It came to my attention that it would be a good idea to have an emergency kit that could be taken to hospital if necessary. It was suggested that there be enough pump supplies, CGM sensors, glucose tablets, syringes, glucometer, etc for at least a couple of weeks. Insulin would be added just before leaving.
I’ve seen a couple of backpacks touted as diabetic go-bags. Anyway I wasn’t sure as to how much they would carry. Also, I would want to user out of the kit, replacing what ever is used.
Also, what kind of information should be on a sheet for medical personnel.
Any ideas.
BTW, I am type 2 but I know I would have a giant spike if I miss a bolus.
Hi @CarlosLuis,
I have a kit like that. But what I need to bring is not the same as what you need to bring.
I suggest you start with a list of what you’d want to bring. And then let’s find a kit that fits the supplies you want to have, rather than trying to fit your supplies into a kit.
Thanks Eric, to bad that one is not available, but it gave me some ideas. Yeah, I have a kit for when I am out and about. It contains a meter, lancet device, glucose tabs, a package of peanut butter crackers and a Kind nut bar. This goes with me everywhere. I put it together for cycling as it fits in my center jersey pocket.
I set out the supplies I would think good to have in an emergency, and realized that it might fit in an old equipment box that has been repurposed 3 times.

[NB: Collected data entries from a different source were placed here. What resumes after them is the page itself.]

From an optimization exercise on the open Yosys and OpenROAD flow, aimed at small area and a short achievable clock period; shortcuts taken in it are not production practice.
The RTL was checked by simulation tests, not by an equivalence proof against the original design.
No driver is modelled on the clock port, so clocking that relies on it looks cheaper here than on a real chip.
Power is estimated from default activity; no workload was simulated.

## amber
## rv32i_sc
module rv32i_sc (
	input  logic        clk, rst_n,
	output logic [31:0] imem_addr,
	input  logic [31:0] imem_rdata,
	output logic [31:0] dmem_addr,
	output logic [31:0] dmem_wdata,
	output logic        dmem_we,
	input  logic [31:0] dmem_rdata,
	input  logic        SW_Src,
	input  logic [7:0]  io,
	output logic [31:0] out_read
);
logic [31:0] ins;
assign ins = imem_rdata;
logic [4:0] rs1, rs2, rd;
logic [2:0] f3;
assign rs1 = ins[19:15];
assign rs2 = ins[24:20];
assign rd  = ins[11:7];
assign f3  = ins[14:12];
logic b6, b5, b4, b3, b2;
assign {b6, b5, b4, b3, b2} = ins[6:2];
logic is_store, is_load, is_branch, is_jal, is_jalr, is_op;
assign is_store  = ~b6 &  b5 & ~b4;
assign is_load   = ~b6 & ~b5 & ~b4;
assign is_branch =  b6 & ~b2;
assign is_jal    =  b6 &  b2 &  b3;
assign is_jalr   =  b6 &  b2 & ~b3;
assign is_op     = ~b6 &  b5 &  b4 & ~b2;
logic reg_we;
assign reg_we = ~(is_store | is_branch);
logic [31:0] imm_i, imm_b, imm_j, imm_u, imm_agu, imm_pc;
assign imm_i   = {{20{ins[31]}}, ins[31:20]};
assign imm_b   = {{20{ins[31]}}, ins[7], ins[30:25], ins[11:8], 1'b0};
assign imm_j   = {{12{ins[31]}}, ins[19:12], ins[20], ins[30:21], 1'b0};
assign imm_u   = {ins[31:12], 12'h000};
assign imm_agu = {imm_i[31:5], (~b6 & b5) ? ins[11:7] : ins[24:20]};
assign imm_pc  = ~b6 ? imm_u : (b2 ? imm_j : imm_b);
logic [31:0] pc;
logic [31:1][31:0] regs;
logic [31:1] valid;
logic [31:0] wd;
logic [31:1] wsel, sel1, sel2;
always_ff @(posedge clk or negedge rst_n)
	if (~rst_n) valid <= '0;
	else        valid <= valid | wsel;
genvar gi;
generate
	for (gi = 1; gi < 32; gi++) begin : g_rf
		assign wsel[gi] = reg_we & (rd == gi);
		always_ff @(posedge clk)
			if (wsel[gi]) regs[gi] <= wd;
	end
endgenerate
rf_dec d1 (.a(rs1), .valid(valid), .sel(sel1));
rf_dec d2 (.a(rs2), .valid(valid), .sel(sel2));
logic [31:0] rd1, rd2;
logic [31:0][10:0] n1, n2;
rf_read   rp1 (.sel(sel1), .regs(regs), .n(n1));
rf_read   rp2 (.sel(sel2), .regs(regs), .n(n2));
logic [31:0] rd2_n, rda_n;
rf_red    rr2 (.n(n2), .q_n(rd2_n));
rf_red    rra (.n(n1), .q_n(rda_n));       
assign rd1 = ~rda_n;
  ...
Settings: LEC_CHECK=0, CAP_MARGIN=20, CORE_MARGIN=2, CORE_UTILIZATION=55, CTS_BUF_LIST=sky130_fd_sc_hd__clkbuf_16, CTS_CLUSTER_DIAMETER=120, CTS_CLUSTER_SIZE=24, SLEW_MARGIN=20, SYNTH_HIERARCHICAL=1; clock period 18.0 ns.
standard.sh (not shown) runs the stock make flow with config.mk's settings and CLKGATE_MAP_FILE= SYNTH_SCRIPT=/design/flow/synth_recipe.tcl, a recipe that flattens the netlist after the stock synthesis.
==> flow/flow/run.sh <==
#!/bin/bash
# The standard ORFS layout (the standard.sh) with two changes: timing
# repair aims for 7 ns of setup slack, and ports are buffered with buf_2.
# make's output goes to standard.log here; ORFS keeps each step's log under orfs/logs.
set -euo pipefail
bash standard.sh SETUP_SLACK_MARGIN=7 "BUFFER_PORTS_ARGS=-buffer_cell sky130_fd_sc_hd__buf_2" finish > standard.log 2>&1
amber: done, clean on timing, DRC and antenna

It was in the barn and covered in cobwebs. I cleaned it up, and loaded it with the stuff. The box needs a hinge replaced, probably best to do both.

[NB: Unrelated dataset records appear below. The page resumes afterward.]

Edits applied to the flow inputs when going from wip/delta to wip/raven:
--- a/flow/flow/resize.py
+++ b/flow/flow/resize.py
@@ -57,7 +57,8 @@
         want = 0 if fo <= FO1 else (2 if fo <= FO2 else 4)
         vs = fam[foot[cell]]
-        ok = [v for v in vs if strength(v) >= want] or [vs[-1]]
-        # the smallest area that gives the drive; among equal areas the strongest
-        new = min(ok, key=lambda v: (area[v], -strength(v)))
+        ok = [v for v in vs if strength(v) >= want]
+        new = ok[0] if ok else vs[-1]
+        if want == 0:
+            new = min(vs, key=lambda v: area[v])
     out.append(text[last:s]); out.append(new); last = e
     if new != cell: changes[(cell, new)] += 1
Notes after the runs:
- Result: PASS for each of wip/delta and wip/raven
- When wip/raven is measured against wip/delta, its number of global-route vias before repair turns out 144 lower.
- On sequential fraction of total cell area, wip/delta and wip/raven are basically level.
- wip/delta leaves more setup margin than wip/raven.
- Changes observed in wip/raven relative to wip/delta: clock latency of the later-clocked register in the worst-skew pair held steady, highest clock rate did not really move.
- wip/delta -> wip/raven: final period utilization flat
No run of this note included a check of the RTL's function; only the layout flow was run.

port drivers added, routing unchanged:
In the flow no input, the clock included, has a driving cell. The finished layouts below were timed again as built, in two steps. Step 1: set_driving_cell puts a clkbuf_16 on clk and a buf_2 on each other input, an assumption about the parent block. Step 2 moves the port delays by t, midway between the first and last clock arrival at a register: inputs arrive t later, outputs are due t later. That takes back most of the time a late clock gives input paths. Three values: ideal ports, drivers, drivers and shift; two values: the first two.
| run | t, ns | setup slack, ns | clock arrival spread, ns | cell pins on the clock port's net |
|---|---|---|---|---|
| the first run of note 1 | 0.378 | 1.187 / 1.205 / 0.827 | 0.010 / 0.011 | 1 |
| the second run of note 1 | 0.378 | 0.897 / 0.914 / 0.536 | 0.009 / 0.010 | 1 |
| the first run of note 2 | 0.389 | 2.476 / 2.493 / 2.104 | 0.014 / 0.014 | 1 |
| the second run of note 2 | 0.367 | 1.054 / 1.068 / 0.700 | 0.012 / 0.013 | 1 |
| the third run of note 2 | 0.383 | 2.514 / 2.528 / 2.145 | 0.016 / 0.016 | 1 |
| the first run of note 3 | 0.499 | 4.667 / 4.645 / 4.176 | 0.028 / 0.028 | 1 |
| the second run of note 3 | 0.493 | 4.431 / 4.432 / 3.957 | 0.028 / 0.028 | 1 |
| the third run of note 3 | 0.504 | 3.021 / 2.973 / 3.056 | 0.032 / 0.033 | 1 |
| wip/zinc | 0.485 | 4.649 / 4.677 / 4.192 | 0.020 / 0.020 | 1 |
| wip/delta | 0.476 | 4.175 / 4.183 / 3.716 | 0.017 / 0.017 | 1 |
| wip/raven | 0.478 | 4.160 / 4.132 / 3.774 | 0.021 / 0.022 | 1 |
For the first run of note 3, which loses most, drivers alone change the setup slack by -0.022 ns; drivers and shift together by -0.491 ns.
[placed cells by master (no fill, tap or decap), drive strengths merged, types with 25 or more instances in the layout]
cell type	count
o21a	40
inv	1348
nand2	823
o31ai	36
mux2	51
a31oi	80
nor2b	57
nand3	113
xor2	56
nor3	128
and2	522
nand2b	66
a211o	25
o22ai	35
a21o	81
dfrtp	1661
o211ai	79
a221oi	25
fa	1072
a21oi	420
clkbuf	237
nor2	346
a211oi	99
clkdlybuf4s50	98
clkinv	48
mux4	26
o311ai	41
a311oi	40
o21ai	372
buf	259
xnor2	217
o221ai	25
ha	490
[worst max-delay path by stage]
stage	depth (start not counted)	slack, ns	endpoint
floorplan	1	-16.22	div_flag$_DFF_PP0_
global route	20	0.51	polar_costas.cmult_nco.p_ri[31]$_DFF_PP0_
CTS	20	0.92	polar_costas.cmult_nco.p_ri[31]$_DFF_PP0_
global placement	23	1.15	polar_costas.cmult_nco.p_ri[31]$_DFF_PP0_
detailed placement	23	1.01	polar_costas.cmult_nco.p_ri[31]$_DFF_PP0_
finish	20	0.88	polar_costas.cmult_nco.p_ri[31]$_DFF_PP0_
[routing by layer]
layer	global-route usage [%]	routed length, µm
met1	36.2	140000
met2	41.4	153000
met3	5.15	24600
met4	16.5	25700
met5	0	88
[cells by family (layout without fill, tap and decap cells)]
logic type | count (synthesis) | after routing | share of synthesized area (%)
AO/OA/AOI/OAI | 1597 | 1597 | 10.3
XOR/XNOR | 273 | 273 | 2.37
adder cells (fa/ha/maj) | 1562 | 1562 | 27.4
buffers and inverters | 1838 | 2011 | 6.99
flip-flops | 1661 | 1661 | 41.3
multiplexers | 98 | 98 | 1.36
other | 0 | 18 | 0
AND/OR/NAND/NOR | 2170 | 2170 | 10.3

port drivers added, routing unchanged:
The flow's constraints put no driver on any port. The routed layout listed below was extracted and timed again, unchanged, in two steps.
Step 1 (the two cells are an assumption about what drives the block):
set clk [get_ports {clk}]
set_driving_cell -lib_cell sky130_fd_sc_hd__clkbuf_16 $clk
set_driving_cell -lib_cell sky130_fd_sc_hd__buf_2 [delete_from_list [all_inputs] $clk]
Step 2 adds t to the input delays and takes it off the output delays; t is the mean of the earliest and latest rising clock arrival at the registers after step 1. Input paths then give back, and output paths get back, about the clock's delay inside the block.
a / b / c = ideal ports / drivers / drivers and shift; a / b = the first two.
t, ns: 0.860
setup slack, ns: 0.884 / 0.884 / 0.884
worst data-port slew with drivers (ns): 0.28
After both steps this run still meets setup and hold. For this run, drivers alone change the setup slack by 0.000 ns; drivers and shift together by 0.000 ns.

Just curious… I keep insulin a year but i refrigerate it. I am comfortable with a month or two at room temperature. I wonder do you refrigerate this kit?

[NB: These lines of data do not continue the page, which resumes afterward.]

From an optimization exercise on the open Yosys and OpenROAD flow, aimed at a short achievable clock period and few clock cycles; shortcuts taken in it are not production practice.
Only simulation tests tie the RTL to the original design; equivalence was not proved.
Power and IR drop assume default switching activity.

Setup of the reference run:
==> flow/design.v (excerpt) <==
module CPU#(parameter ADDR_BITS=12)(clk, rst, go, rom_data_out, ram_data_out, rom_addr, ram_addr,
            ram_data_in, ram_rw, led_data_in, halt);
==> flow/config.mk <==
export PLATFORM = sky130hd
export DESIGN_NAME = CPU
export DESIGN_NICKNAME = CPU
export VERILOG_FILES = /design/flow/design.v
export SDC_FILE = /design/flow/constraint.sdc
export NUM_CORES = 4
export LEC_CHECK = 0
export CAP_MARGIN = 20
export CORE_MARGIN = 2
export CORE_UTILIZATION = 40
export SLEW_MARGIN = 20
==> flow/constraint.sdc <==
create_clock -name core_clock -period 10.0 [get_ports {clk}]
set_input_delay 2.0000 -clock core_clock [delete_from_list [all_inputs] [get_ports {clk}]]
set_output_delay 2.0000 -clock core_clock [all_outputs]
set_load 0.01 [all_outputs]
standard.sh (not shown) runs the stock make flow with config.mk's settings and CLKGATE_MAP_FILE= SYNTH_SCRIPT=/design/flow/synth_recipe.tcl, a recipe that flattens the netlist after the stock synthesis.
==> flow/flow/run.sh <==
#!/bin/bash
# Own flow: the standard layout (standard synthesis included), with the
# setup repair asked to leave a larger slack margin at the design's own clock
# period and constraints, so that repair_timing keeps working below 5 ns.
set -euo pipefail
export SETUP_SLACK_MARGIN=6.8
bash standard.sh > standard_flow.log 2>&1
Testbench counts of the reference run, summed over its fixed seeds: cycles 72,897.
What the trial run does differently from the reference run at the input level:
--- a/flow/design.v
+++ b/flow/design.v
@@ -58,20 +58,21 @@
     wire [4:0]  d_dst;
     wire        e_w;
     wire        f_sys  = (f_op == 6'd0) & (fi[5:0] == 6'd12);
     wire [4:0]  f_rs   = f_sys ? 5'd2 : fi[25:21];
     wire [4:0]  f_rt   = f_sys ? 5'd4 : fi[20:16];
     wire        f_eS   = d_wrn & (d_dst == f_rs);
     wire        f_eT   = d_wrn & (d_dst == f_rt);
     wire        f_wS   = e_w & (e_rd == f_rs) & ~f_eS;
     wire        f_wT   = e_w & (e_rd == f_rt) & ~f_eT;
     wire [31:0] f_oS, f_oT;
+    wire [11:0] f_rf12;            
     genvar gk;
     generate
         for (gk = 0; gk < 32; gk = gk + 1) begin : sel
             if (gk == 0) begin
                 assign f_oS[gk] = 1'b0; assign f_oT[gk] = 1'b0;
             end else begin
                 assign f_oS[gk] = (f_rs == gk) & ~f_eS & ~f_wS;
                 assign f_oT[gk] = (f_rt == gk) & ~f_eT & ~f_wT;
             end
         end
@@ -103,27 +104,29 @@
     reg  [9:0]  d_lo;
     reg         d_abs;
     reg  [19:0] d_hiabs;
     reg  [1:0]  d_b10abs;
     reg  [5:0]  d_dhi;
     reg         d_c;
     reg         d_pt;
     reg  [31:0] d_jrp;
     reg         d_eS, d_eT, d_wS, d_wT, d_rs0, d_rt0;
     reg  [31:0] d_oS, d_oT;
+    reg  [11:0] d_rf12;
     always @(posedge clk) begin
         if (rst | redirect | d_redir | replay) d_valid <= 1'b0;
         else if (!stall) d_valid <= 1'b1;
         if (!stall) begin
             d_ir <= fi; d_lo <= pc_lo; d_abs <= f_abs; d_hiabs <= f_hi; d_b10abs <= f_b10;
             d_dhi <= f_dhi; d_c <= f_c; d_pt <= f_pt; d_jrp <= ras_f;
             d_eS <= f_eS; d_eT <= f_eT; d_wS <= f_wS; d_wT <= f_wT; d_oS <= f_oS; d_oT <= f_oT;
+            d_rf12 <= f_rf12;
             d_rs0 <= (f_rs == 5'd0); d_rt0 <= (f_rt == 5'd0);
         end
     end
     reg  [19:0] last_hi;
     reg  [1:0]  last_b10;
     assign      d_hi  = d_abs ? d_hiabs : (last_hi + {{14{d_dhi[5]}}, d_dhi} + {19'd0, d_c});
     assign      d_b10 = d_abs ? d_b10abs : last_b10;
     wire [31:0] d_pc  = {d_hi, d_lo, d_b10};
     wire [10:0] d_seq = {1'b0, d_lo} + 11'd1;
     wire [5:0] op = d_ir[31:26];
@@ -197,21 +200,29 @@
     wire e_coth = ~(s_add | s_sub);
     wire a_add = byp_s & e_cadd, a_sub = byp_s & e_csub, a_oth = byp_s & e_coth, a_rf = ~byp_s;
     wire bt    = byp_t & ~use_imm;
     wire b_add = byp_t & e_cadd, b_sub = byp_t & e_csub, b_oth = byp_t & e_coth, b_rf = ~byp_t;
     wire c_add = bt & e_cadd, c_sub = bt & e_csub, c_oth = bt & e_coth, c_rf = ~bt & ~use_imm;
     wire [31:0] rs_v = ({32{a_add}} & sum) | ({32{a_sub}} & diff) | ({32{a_oth}} & oth) | ({32{a_rf}} & rf_s);
     wire [31:0] rt_v = ({32{b_add}} & sum) | ({32{b_sub}} & diff) | ({32{b_oth}} & oth) | ({32{b_rf}} & rf_t);
     wire [31:0] b2_v = ({32{c_add}} & sum) | ({32{c_sub}} & diff) | ({32{c_oth}} & oth) | ({32{c_rf}} & rf_t) |
                        ({32{use_imm}} & immv);
     assign replay  = d_valid & (i_lw | i_sw) & byp_s & (s_sll | s_srl | s_sra) & ~redirect;
-    wire [11:0] ad_rf  = rf_s[11:0] + imm[11:0];
+    reg  [11:0] f_rd12;
+    integer ka;
+    always @(*) begin
+        f_rd12 = 12'd0;
+        for (ka = 1; ka < 32; ka = ka + 1)
+            f_rd12 = f_rd12 | ({12{fi[25:21] == ka}} & (w_oh[ka] ? w_res[11:0] : rf[ka][11:0]));
+    end
+    assign f_rf12 = f_rd12;
+    wire [11:0] ad_rf  = (d_wS ? w_res[11:0] : d_rf12) + imm[11:0];
     wire [11:0] ad_log = log12 + imm[11:0];
     wire [11:0] ad_lw  = ram_data_out[11:0] + imm[11:0];
     wire [11:0] ad_lnk = {e_llo, e_b10} + imm[11:0];
     wire [11:0] ad_i1  = imm[11:0] + 12'd1;
     wire [11:0] ad_slt = ((s_slt ? lt : ltu) ? ad_i1 : imm[11:0]);
     wire [11:0] cs_s   = e_A[11:0] ^ e_B2[11:0] ^ imm[11:0];
     wire [11:0] cs_c   = (e_A[11:0] & e_B2[11:0]) | (e_A[11:0] & imm[11:0]) | (e_B2[11:0] & imm[11:0]);
     wire [11:0] ad_add = cs_s + {cs_c[10:0], 1'b0};
     wire [11:0] nb     = ~e_B2[11:0];
     wire [11:0] cd_s   = e_A[11:0] ^ nb ^ imm[11:0];
[summary]
Looking at largest driver fanout on the critical path across the reference run and the trial run, the one that comes out higher is the reference run. Delta (the trial run minus the reference run): synthesis-to-finish area growth saw a decrease, total of clock buffers placed in the layout saw an increase, via total after detailed routing higher. Summary of the trial run over the reference run: average wire per standard cell rose 5.8%; combinational power went up by about 4.7%; xor and xnor fraction of the mapped netlist area shows no meaningful change. In the trial run the net switching power figure turned out 3.4% higher than in the reference run. The trial run vs the reference run: post-synthesis instance total up by more than 10%. Total number of clock tree sinks (lower): the reference run. In the flow results for the reference run and the trial run, the multi-input logic cell count is larger on the trial run. NOTE first-pass GRT wire length the reference run->the trial run increased by more than 10%. Against the reference run, the trial run comes in 2.0 points higher on routing usage on met1.
Testbench counts of the trial run, summed over its fixed seeds: cycles 72,897.

==> afterwards: timing with drivers on the ports <==
The flow's constraints put no driver on any port. The routed layouts listed below were extracted and timed again, unchanged, in two steps.
Step 1: set_driving_cell puts a clkbuf_16 on clk and a buf_2 on each other input, an assumption about the parent block.
Step 2 moves the port delays by t, midway between the first and last clock arrival at a register: inputs arrive t later, outputs are due t later. That takes back most of the time a late clock gives input paths.
a / b / c = ideal ports / drivers / drivers and shift; a / b = the first two.
run | t (ns) | slack for setup (ns) | worst hold slack (ns) | latest minus earliest clock arrival (ns) | cell pins on the clock port's net
the reference run | 0.932 | 6.090 / 6.090 / 5.439 | 0.419 / 0.419 / 0.419 | 0.083 / 0.083 | 1
the trial run | 0.963 | 6.321 / 6.376 / 5.414 | 0.416 / 0.416 / 0.416 | 0.068 / 0.067 | 1
After both steps setup and hold are still met in every run listed. For the trial run, which loses most, drivers alone change the setup slack by +0.055 ns; drivers and shift together by -0.907 ns.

I’ve been in the hospital a lot since my diagnosis and while y’all have general diabetes care items covered I wanted to mention a few other things that I’ve found to be helpful to go in my larger go-bag (which is a keep at your house bag):
Plastic sleeve with a printout of all your current medications and dosages, all your doctors (with phone numbers), and all your diagnoses. Even if you’re in the system, it’s amazing what they miss sometimes–and sometimes they stop meds or start new ones and this will help you figure that out.
Socks with grippy bottoms – I like yoga socks for this and if you don’t have them, they’re gonna make you put on the horrible hospital ones. Yoga socks stay on your feets a lot better.
Extra underwear – cause they aren’t gonna give you any.
Pajama bottoms.
A scarf–I like to have a silk one that can pack down really small, because silk helps retain the heat and you never know what the temperature is going to be like.
Ear plugs you can sleep in because you will get a roommate who likes to talk on the phone loudly, has loud visitors, or watches all the Real Housewives shows on the TV.
Sleep mask because omg the lights.
Extra phone charging cable and adapter, make sure the cable is extra long because outlets are often badly placed.
Extra charging cable and adapter for your pump, again make sure cable is extra long.
If you menstruate, some supplies just in case.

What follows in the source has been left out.